*** Exercise inputs Section Begins ***

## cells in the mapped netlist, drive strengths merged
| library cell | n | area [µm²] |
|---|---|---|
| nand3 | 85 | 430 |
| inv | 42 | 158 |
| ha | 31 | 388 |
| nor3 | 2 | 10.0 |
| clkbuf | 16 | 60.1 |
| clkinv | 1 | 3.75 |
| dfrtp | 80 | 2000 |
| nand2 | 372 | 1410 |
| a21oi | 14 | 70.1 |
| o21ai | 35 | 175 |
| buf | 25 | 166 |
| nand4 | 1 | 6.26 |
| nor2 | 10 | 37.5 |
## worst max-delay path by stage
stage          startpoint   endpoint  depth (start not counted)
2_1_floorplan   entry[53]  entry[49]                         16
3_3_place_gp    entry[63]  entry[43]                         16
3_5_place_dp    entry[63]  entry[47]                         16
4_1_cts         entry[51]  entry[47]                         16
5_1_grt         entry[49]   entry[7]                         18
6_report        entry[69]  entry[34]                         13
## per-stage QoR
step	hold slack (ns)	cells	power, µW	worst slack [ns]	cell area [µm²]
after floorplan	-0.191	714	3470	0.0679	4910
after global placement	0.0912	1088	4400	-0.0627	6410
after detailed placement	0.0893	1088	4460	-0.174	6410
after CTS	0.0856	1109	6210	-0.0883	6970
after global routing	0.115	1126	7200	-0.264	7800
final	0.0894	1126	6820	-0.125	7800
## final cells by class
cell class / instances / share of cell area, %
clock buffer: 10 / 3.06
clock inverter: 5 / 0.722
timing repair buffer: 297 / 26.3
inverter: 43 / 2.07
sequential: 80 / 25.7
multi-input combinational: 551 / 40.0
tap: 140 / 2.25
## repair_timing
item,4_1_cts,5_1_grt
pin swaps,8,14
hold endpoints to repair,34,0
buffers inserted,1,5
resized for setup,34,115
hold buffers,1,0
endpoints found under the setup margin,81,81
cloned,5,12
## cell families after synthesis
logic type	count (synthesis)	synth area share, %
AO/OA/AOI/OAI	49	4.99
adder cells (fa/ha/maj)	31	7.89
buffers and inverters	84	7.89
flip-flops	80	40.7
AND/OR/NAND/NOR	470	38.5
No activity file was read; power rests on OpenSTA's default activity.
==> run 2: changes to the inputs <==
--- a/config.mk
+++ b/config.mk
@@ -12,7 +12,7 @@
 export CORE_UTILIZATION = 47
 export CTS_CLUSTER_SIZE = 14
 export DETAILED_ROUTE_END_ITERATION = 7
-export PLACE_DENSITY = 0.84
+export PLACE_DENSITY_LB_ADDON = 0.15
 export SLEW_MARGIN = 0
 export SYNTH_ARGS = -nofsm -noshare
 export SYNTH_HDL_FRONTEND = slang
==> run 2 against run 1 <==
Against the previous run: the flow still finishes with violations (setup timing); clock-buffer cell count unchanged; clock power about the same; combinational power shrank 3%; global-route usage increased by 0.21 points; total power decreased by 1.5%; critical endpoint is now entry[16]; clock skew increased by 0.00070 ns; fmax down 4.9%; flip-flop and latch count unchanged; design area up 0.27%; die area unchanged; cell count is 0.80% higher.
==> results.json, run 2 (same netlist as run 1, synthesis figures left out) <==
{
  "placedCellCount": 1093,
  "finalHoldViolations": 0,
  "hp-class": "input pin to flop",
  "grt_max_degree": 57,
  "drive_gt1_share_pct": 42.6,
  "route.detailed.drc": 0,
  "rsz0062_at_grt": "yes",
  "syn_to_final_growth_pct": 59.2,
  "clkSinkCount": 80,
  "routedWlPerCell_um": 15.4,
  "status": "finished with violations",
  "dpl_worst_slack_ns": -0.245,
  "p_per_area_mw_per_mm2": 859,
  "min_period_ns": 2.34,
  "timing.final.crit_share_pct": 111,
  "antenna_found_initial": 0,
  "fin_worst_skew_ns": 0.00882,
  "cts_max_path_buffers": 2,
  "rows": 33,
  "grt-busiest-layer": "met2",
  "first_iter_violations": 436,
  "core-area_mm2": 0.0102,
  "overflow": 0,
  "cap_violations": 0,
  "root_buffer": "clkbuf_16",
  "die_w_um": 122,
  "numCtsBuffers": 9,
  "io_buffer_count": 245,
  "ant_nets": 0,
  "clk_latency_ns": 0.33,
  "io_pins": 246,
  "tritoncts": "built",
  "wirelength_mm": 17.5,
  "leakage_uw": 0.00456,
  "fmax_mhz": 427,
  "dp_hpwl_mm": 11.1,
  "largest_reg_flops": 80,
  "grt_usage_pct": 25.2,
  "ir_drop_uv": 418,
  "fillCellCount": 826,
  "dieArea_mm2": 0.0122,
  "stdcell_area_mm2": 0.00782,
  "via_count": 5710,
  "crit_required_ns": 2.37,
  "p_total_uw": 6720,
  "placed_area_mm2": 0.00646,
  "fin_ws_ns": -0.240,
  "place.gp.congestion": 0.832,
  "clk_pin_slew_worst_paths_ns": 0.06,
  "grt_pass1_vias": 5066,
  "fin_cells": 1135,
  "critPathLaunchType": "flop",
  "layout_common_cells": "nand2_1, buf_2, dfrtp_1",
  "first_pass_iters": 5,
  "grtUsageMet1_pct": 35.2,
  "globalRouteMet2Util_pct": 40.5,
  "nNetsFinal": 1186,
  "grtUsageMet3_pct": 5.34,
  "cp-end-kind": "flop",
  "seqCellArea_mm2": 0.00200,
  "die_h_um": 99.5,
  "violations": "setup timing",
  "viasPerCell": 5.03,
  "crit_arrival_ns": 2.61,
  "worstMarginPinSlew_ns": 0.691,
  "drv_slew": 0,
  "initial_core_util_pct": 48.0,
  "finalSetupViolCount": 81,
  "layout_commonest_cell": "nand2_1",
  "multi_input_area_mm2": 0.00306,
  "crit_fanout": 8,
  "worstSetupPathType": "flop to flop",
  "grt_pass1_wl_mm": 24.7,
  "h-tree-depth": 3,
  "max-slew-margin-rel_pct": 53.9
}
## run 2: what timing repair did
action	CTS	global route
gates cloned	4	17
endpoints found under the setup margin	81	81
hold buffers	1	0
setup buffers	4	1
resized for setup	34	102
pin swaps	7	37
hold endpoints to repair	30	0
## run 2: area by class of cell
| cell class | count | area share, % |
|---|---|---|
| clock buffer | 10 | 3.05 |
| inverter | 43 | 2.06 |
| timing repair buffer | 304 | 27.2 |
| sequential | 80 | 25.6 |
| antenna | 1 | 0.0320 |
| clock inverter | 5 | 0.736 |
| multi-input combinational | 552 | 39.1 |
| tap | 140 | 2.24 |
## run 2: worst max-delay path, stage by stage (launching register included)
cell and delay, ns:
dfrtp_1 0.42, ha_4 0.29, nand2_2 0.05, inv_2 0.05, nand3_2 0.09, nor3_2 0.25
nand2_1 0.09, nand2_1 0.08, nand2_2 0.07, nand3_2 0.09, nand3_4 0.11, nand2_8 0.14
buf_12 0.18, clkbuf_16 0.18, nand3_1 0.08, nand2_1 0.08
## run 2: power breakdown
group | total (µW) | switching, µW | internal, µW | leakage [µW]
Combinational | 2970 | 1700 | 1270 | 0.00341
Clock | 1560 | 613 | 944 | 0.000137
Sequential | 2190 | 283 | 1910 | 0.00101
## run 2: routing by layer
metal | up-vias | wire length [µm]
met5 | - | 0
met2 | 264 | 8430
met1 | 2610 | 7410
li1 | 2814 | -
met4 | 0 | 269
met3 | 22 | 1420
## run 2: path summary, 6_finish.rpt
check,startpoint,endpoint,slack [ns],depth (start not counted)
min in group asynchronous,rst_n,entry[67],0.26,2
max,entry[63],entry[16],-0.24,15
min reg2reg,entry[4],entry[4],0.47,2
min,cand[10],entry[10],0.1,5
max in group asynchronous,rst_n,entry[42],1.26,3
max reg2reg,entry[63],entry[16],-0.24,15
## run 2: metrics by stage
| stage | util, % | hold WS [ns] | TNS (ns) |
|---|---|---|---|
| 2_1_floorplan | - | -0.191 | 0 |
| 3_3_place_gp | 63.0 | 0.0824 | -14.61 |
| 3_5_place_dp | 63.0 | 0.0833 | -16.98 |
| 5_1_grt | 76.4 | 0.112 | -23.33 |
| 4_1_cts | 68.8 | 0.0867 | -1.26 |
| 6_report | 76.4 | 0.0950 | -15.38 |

*** Exercise inputs Section Ends ***

Figure out how many lines above hold "routing", then give that number alone.

2